Mayor Tim Woolley (Taylor) asked if there will be more truckloads of material when the dryers are operating at full capacity. Jason Nash responded that the LaSalle disposal facility will take as much product as DUWA can produce. One truckload per day of dried material is currently being transported to LaSalle at 60% dryer capacity, so it is expected that 1-1.5 truckloads per day will be sent when the dryer is at full capacity. Jason Nash added that some product bypasses the dryers, and this product is transported to a disposal facility in Ohio. So far, about four truckloads in total have been sent to this facility. This facility only accepts one truckload per day. 

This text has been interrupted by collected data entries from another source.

**src/design/octmk_pkg.sv**
```systemverilog
package octmk_pkg;

   localparam int DEEPEST_LEVEL = 20;
   localparam int MAX_DIMS      = 3;
   localparam int COORD_W       = 32;
   localparam int SCALE_W       = 32;
   localparam int DIFF_W        = COORD_W + 1;
   localparam int PROD_W        = DIFF_W + SCALE_W + 1;
   localparam int FRAC_W        = 48;
   localparam int LEVEL_W       = 5;
   localparam int DIMS_W        = 2;
   localparam int CELL_W        = 20;
   localparam int KEY_W         = 61;
   localparam int CSR_W         = 32;
   localparam int CSR_INDEX_W   = 3;

   // Level offset (8^l - 1)/7 is the sum of 8^i for i < l: a 001 pattern cut to 3*l bits.
   localparam logic [KEY_W-1:0] OFFSET_PATTERN = 61'h249249249249249;

   typedef enum logic [CSR_INDEX_W-1:0] {
      CSR_ORIGIN_X   = 3'd0,
      CSR_ORIGIN_Y   = 3'd1,
      CSR_ORIGIN_Z   = 3'd2,
      CSR_SCALE_X    = 3'd3,
      CSR_SCALE_Y    = 3'd4,
      CSR_SCALE_Z    = 3'd5,
      CSR_NUM_DIMS   = 3'd6,
      CSR_LIFT_LEVEL = 3'd7
   } csr_index_type;

   typedef struct packed {
      logic signed [COORD_W-1:0] origin_x;
      logic signed [COORD_W-1:0] origin_y;
      logic signed [COORD_W-1:0] origin_z;
      logic [SCALE_W-1:0]        scale_x;
      logic [SCALE_W-1:0]        scale_y;
      logic [SCALE_W-1:0]        scale_z;
      logic [DIMS_W-1:0]         num_dims;
      logic [LEVEL_W-1:0]        lift_level;
   } cfg_type;

   typedef struct packed {
      logic [KEY_W-1:0]  key;
      logic [KEY_W-1:0]  lifted_key;
      logic [CELL_W-1:0] cell_x;
      logic [CELL_W-1:0] cell_y;
      logic [CELL_W-1:0] cell_z;
   } result_type;

   function automatic logic [LEVEL_W-1:0] clamp_level(input logic [LEVEL_W-1:0] lvl);
      if (lvl > LEVEL_W'(DEEPEST_LEVEL)) begin
         return LEVEL_W'(DEEPEST_LEVEL);
      end
      return lvl;
   endfunction

   function automatic logic [KEY_W-1:0] key_offset(input logic [LEVEL_W-1:0] lvl);
      logic [KEY_W-1:0] mask;
      mask = (KEY_W'(1) << (3 * lvl)) - KEY_W'(1);
      return OFFSET_PATTERN & mask;
   endfunction

endpackage

```
**src/design/octmk_csr.sv**
```systemverilog
module octmk_csr (
   input  logic                              clock,
   input  logic                              reset,
   input  logic                              csr_write,
   input  logic [octmk_pkg::CSR_INDEX_W-1:0] csr_index,
   input  logic [octmk_pkg::CSR_W-1:0]       csr_wdata,
   output octmk_pkg::cfg_type                cfg
);

   octmk_pkg::cfg_type cfg_ff;
   octmk_pkg::cfg_type cfg_in;

   always_comb begin
      cfg_in = cfg_ff;
      if (csr_write) begin
         unique case (octmk_pkg::csr_index_type'(csr_index))
            octmk_pkg::CSR_ORIGIN_X:   cfg_in.origin_x = csr_wdata;
            octmk_pkg::CSR_ORIGIN_Y:   cfg_in.origin_y = csr_wdata;
            octmk_pkg::CSR_ORIGIN_Z:   cfg_in.origin_z = csr_wdata;
            octmk_pkg::CSR_SCALE_X:    cfg_in.scale_x = csr_wdata;
            octmk_pkg::CSR_SCALE_Y:    cfg_in.scale_y = csr_wdata;
            octmk_pkg::CSR_SCALE_Z:    cfg_in.scale_z = csr_wdata;
            octmk_pkg::CSR_NUM_DIMS:   cfg_in.num_dims = csr_wdata[octmk_pkg::DIMS_W-1:0];
            octmk_pkg::CSR_LIFT_LEVEL: cfg_in.lift_level = csr_wdata[octmk_pkg::LEVEL_W-1:0];
            default: ;
         endcase
      end
   end

   always_ff @(posedge clock) begin
      if (reset) begin
         cfg_ff <= '{num_dims: octmk_pkg::DIMS_W'(octmk_pkg::MAX_DIMS), default: '0};
      end else begin
         cfg_ff <= cfg_in;
      end
   end

   assign cfg = cfg_ff;

endmodule

```
**config.mk**
```make
export PLATFORM = sky130hd
export DESIGN_NAME = octmk_csr
export DESIGN_NICKNAME = d
export VERILOG_FILES = /design/src/design/octmk_pkg.sv /design/src/design/octmk_csr.sv
export SDC_FILE = /design/constraint.sdc
export NUM_CORES = 1
export LEC_CHECK = 0
export ABC_AREA = 0
export BUFFER_PORTS_ARGS = -buffer_cell sky130_fd_sc_hd__buf_4
export CORE_ASPECT_RATIO = 0.75
export CORE_MARGIN = 2
export CORE_UTILIZATION = 47
export DETAILED_ROUTE_END_ITERATION = 16
export GPL_ROUTABILITY_DRIVEN = 0
export PLACE_DENSITY_LB_ADDON = 0.05
export SYNTH_ARGS = -nofsm -noshare
export SYNTH_HDL_FRONTEND = slang
export SYNTH_SLANG_ARGS = --single-unit
```
**constraint.sdc**
```tcl
create_clock -name clock -period 1.7 [get_ports clock]
set_input_delay 0.085 -clock clock [delete_from_list [all_inputs] [get_ports clock]]
set_output_delay 0.085 -clock clock [all_outputs]
set_load 0.05 [all_outputs]
```
[Yosys cells after proc, flatten, opt, wreduce, memory -nomap -nowiden]
Index checks and enable logic that the tools add are counted.
Cells by class
  equal/unequal tests: 7
  reductions and logical operators: 9
Operators with widths (count)
  AND reduction 2 bit: 8
  == test 3 bit, second input constant: 4
  == test 3 x 2 -> 1 bit, second input constant: 2
  == test 3 x 1 -> 1 bit, second input constant: 1
  logical NOT 3 bit: 1
Word-level totals
  register bits: 199

[Depth between registers and ports, before layout]
  depth in word-level cells: 2
  depth in mapped cells: 5

[Least setup slack after synthesis]
OpenSTA, ideal clock, no wires.
  path type: input port to flip-flop
  from: input csr_index[1] (netlist name)
  to: register cfg_ff, in the netlist cfg[188]
  data arrival time: 1131 ps
  required time: 1576 ps
  stages on the path: 5
  library setup time: 124 ps
  setup slack: 445 ps
  cell sequence: buf_2 > or4b_4 > buf_6 > buf_8 > mux2i_1
Between the ends
  word-level cells in the longest chain between the ends: 2
RTL lines
  start, declared: line octmk_csr.sv:5  | input logic [octmk_pkg::CSR_INDEX_W-1:0] csr_index,
  logical NOT 3 bit: line octmk_csr.sv:16  | unique case (octmk_pkg::csr_index_type'(csr_index))
  AND reduction 2 bit (no source line)
  end signal, assigned: line octmk_csr.sv:34  | cfg_ff <= cfg_in;
  end, declared: line octmk_csr.sv:10  | octmk_pkg::cfg_type cfg_ff;
Every way passes these cells.
A chain may end at the register's enable or synchronous reset.

[Final worst setup path]
  from: register cfg_ff, in the netlist cfg[119]
  to: output cfg[119] (netlist name)
RTL lines
  end, declared: line octmk_csr.sv:7  | output octmk_pkg::cfg_type cfg
No word-level cell between the ends.

==> results.md <==
* Status: completed
* Post-synthesis xor/xnor area fraction at 0%
* Max-slew violations at 0
* Peak per-stage delay on the critical path at 380 ps
* Leakage power at 0.00527 uW
* CTS Buffer Depth at 2
* Synth Flop Type: dfxtp_1
* RSZ-0062 raised after global routing: no
* Core Region at 16100 sq um
* Detailed Route WL at 20000 um
* Layout Nets at 952
* Cell Rows at 40
* Maxcap violations at 0
* Pwr/cell area at 941 nW/um^2
* Placed cell area at 9790 sq um
* Ys Warns at 0
* Die X at 153 um
* Max IR drop VDD at 0.631 mV
* FMAX at 0.901 GHz
* Hold_ws at 31.6 ps
* Sum Neg Setup Slack at 0 ps
* Period utilization at 65.3%
* Syn Area/Cell at 11.2 sq um
* Die height at 115 um
* Die area at 17600 sq um
* CP delay by family, top: flip-flops
* Simple-gate portion of the synthesized area at 19.9%
* Yosys top cell area share at 51.2%
* Mux contribution to synthesized area at 25.6%
* Worst Path Arrival at 1020 ps
* DRC at 0
* Initial drt markers at 216
* Post-route core utilization at 64.3%
* Post-synthesis cell area at 7780 sq um
* TritonCTS Sinks at 199
* Layout cells sized above 1 at 31.0%
* Cells after Synth at 693
* Worst endpoint required time at 1620 ps
* Relative slew slack at 63.2%
* Synth-to-layout area growth at 33.4%
* Largest family of logic cells by synthesized area: multiplexers
* Hold Buf Count CTS at 2
* WS Path Type: flip-flop to output port
* Final Setup Violations at 0
* Worst Path Buf+Inv at 1
* Routed vias/inst at 4.91
* Tmin final at 1110 ps
* Antenna violations before repair at 0
* Clk pin slew, worst setup/hold paths at 70 ps
* Via count at 5580
* Total GRT Usage at 22.8%
* Vias in the first global route at 5724
* Worst-case clock skew at 0 ps
* Multi-input gate area at 3590 sq um
* Worst Setup End Kind: output port
* Most common cell in the netlist: nand2b_1
* Total gr overflow at 0
* Largest net degree at the start of global routing at 84
* Port Buffers at 236
* Resize count post-CTS at 0
* Cts bufs inserted at 17
* Finished Cell Area at 10400 sq um
* Post-DP HPWL at 14000 um
* Final ANT Viol Nets at 0
* Least-Margin Pin Slew at 551 ps
* Post-synth ARST share at 0%
* Compound-Gate Fraction of Synth Area at 0%
* Sequential element share of the synthesized area at 51.2%
* #FFs+latches synth at 199
* Skew-Pair Late Insertion Delay at 430 ps
* Hold Crit Class: input pin to flip-flop
* Post-synth EDFFs at 0
* Filler cells at 1299
* FF+latch area at 3980 sq um
* DR WL/cell at 17.6 um
* Initial Util at 48.3%
* Crit-path cells: buf_4
* Slowest-stage cell, CP: dfxtp_1
* Post-synth cell types at 16
* Htree depth at 4
* CTS root buf: clkbuf_16
* Ant diodes at 0
* Final Hold Viols at 0
* CTS tree: done
* Post-synthesis adder-cell area fraction at 0%
* IO Count at 237
* Leading post-synthesis cells by cell area: dfxtp_1 (51%), mux2i_1 (26%), nand2b_1 (18%)
* Post-CTS setup buffer count at 0
* First-pass GRT wire length at 31200 um
* Synth area leader: dfxtp_1
* Most common library cells after synthesis: nand2b_1 (229), dfxtp_1 (199), mux2i_1 (199)
* Synthesized net count at 731
* Drt pass-1 iters at 4
* Flip-flop count of the largest register after layout at 199
* CP Max Fanout at 2
* CP Launch Type: flip-flop
-- layout make-up --
cell class              instances  share of cell area [%]
flip-flops and latches        199                    38.4
multi-input cells             442                    34.7
clock buffers                  19                    4.17
clock inverters                13                    1.18
repair buffers                254                    19.0
well taps                     210                    2.53
-- cell usage in the layout (no fill, tap or decap) --
cell type | netlist | routed
buf_4 | 2 | 247
nand2b_1 | 229 | 229
mux2i_1 | 199 | 199
dfxtp_1 | 199 | 199
clkbuf_16 | 0 | 17
buf_12 | 0 | 5
nor2_1 | 4 | 4
clkinv_4 | 0 | 3
clkinv_2 | 0 | 3
clkinvlp_4 | 0 | 3
nand4bb_4 | 0 | 2
nand4b_1 | 2 | 2
clkbuf_1 | 28 | 2
inv_6 | 0 | 2
dlygate4sd3_1 | 0 | 2
nor4b_2 | 0 | 1
nor4bb_4 | 0 | 1
nand4bb_1 | 3 | 1
and4b_1 | 1 | 1
nand4_1 | 1 | 1
or4b_4 | 1 | 1
bufinv_16 | 0 | 1
inv_8 | 0 | 1
-- logic make-up after synthesis --
group | count (synthesis)
and+or+nand+nor | 243
muxes | 199
DFF | 199
buffers and inverters | 52
-- worst min-delay path, delay by kind of cell --
kind | cells | cell delay (ps)
buf+inv | 1 | 80
mux | 1 | 140
simple gates | 1 | 120
-- per-stage QoR --
step                      cells  worst slack [ps]  power [uW]
after floorplan             693               445        5660
after global routing       1137               552       10100
after CTS                  1137               557        9850
after detailed placement   1103               402        6030
after global placement     1103               440        6010
final                      1137               590        9760
-- power by group --
| part | total (uW) | switching, uW | internal [uW] |
|---|---|---|---|
| clock network | 3830 | 1800 | 2040 |
| registers | 4820 | 61.4 | 4760 |
| logic | 1100 | 690 | 408 |
-- worst paths after layout --
check	to	start	slack, ps	depth (start not counted)
worst min-delay path	cfg[28]	csr_wdata[21]	30	3
worst max register to register	cfg[144]	cfg[144]	1040	2
worst max-delay path	cfg[119]	cfg[119]	590	1
worst min register to register	cfg[170]	cfg[170]	480	2
-- per-layer routing --
layer	vias up	global-route usage (%)	routed length, um
met5	-	0	0
met4	0	8.83	403
met3	31	7.27	1370
met2	159	35.6	9120
met1	2657	29.8	9140
li1	2733	-	-
No activity file was read; power rests on OpenSTA's default activity.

Jim Taylor (Van Buren Township) asked when the dryers will be ramped up to full capacity. Jason Nash responded that they seek to increase operation in 5% increments per day in order to make operational adjustments as needed. It is also important that they do not increase the capacity too quickly as that could alter the material in a way that is undesirable for LaSalle. The limiting factor is the inlet pressure at the pumps. The leveling screws need to be replaced to resolve the low pressure issues at the pump inlets. This work will not be completed until May, so operation of the dryer at full capacity will not occur until May. 



a. Soft Starter Purchase
Influent Pump Station pumps 5 and 6 are the two largest raw sewage pumps at the facility, and they have the ability to be controlled by a constant speed drive (soft start) or by a Variable Speed Drive (VFD). However, the VFDs have failed on both pumps and one of the existing soft starters also failed and required replacement. The VFDs will not be replaced due to their cost and the limited functionality that replacement would allow. 

HRC was contracted to design a retrofit to provide redundant soft starters for the pumps to increase system resiliency. They have completed their design and Veolia plans to perform the work in-house. The purchase of an additional soft starter is necessary to perform the work. The total cost for the soft starter is $38,242, inclusive of Veolia’s 10% markup for installation and commissioning (Attachment 6). The Technical Committee reviewed the request and recommended it for approval.

Mayor Tim Woolley (Taylor) asked if the supplier of the soft starter also offers installation and commissioning services. Jason Tapp, of Veolia, responded that the supplier does not offer these services and an outside licensed electrician would have to be hired.

Motion by Mayor Bill Bazzi (Dearborn Heights) and supported by Rick Rutherford (Belleville) to authorize Veolia to purchase a soft starter for replacement of the VFDs on IPS Pumps No 5 & 6 for a cost of $38,242. This cost will be paid from DUWA’s Capital Outlay budget line item. The motion passed unanimously by all attending members.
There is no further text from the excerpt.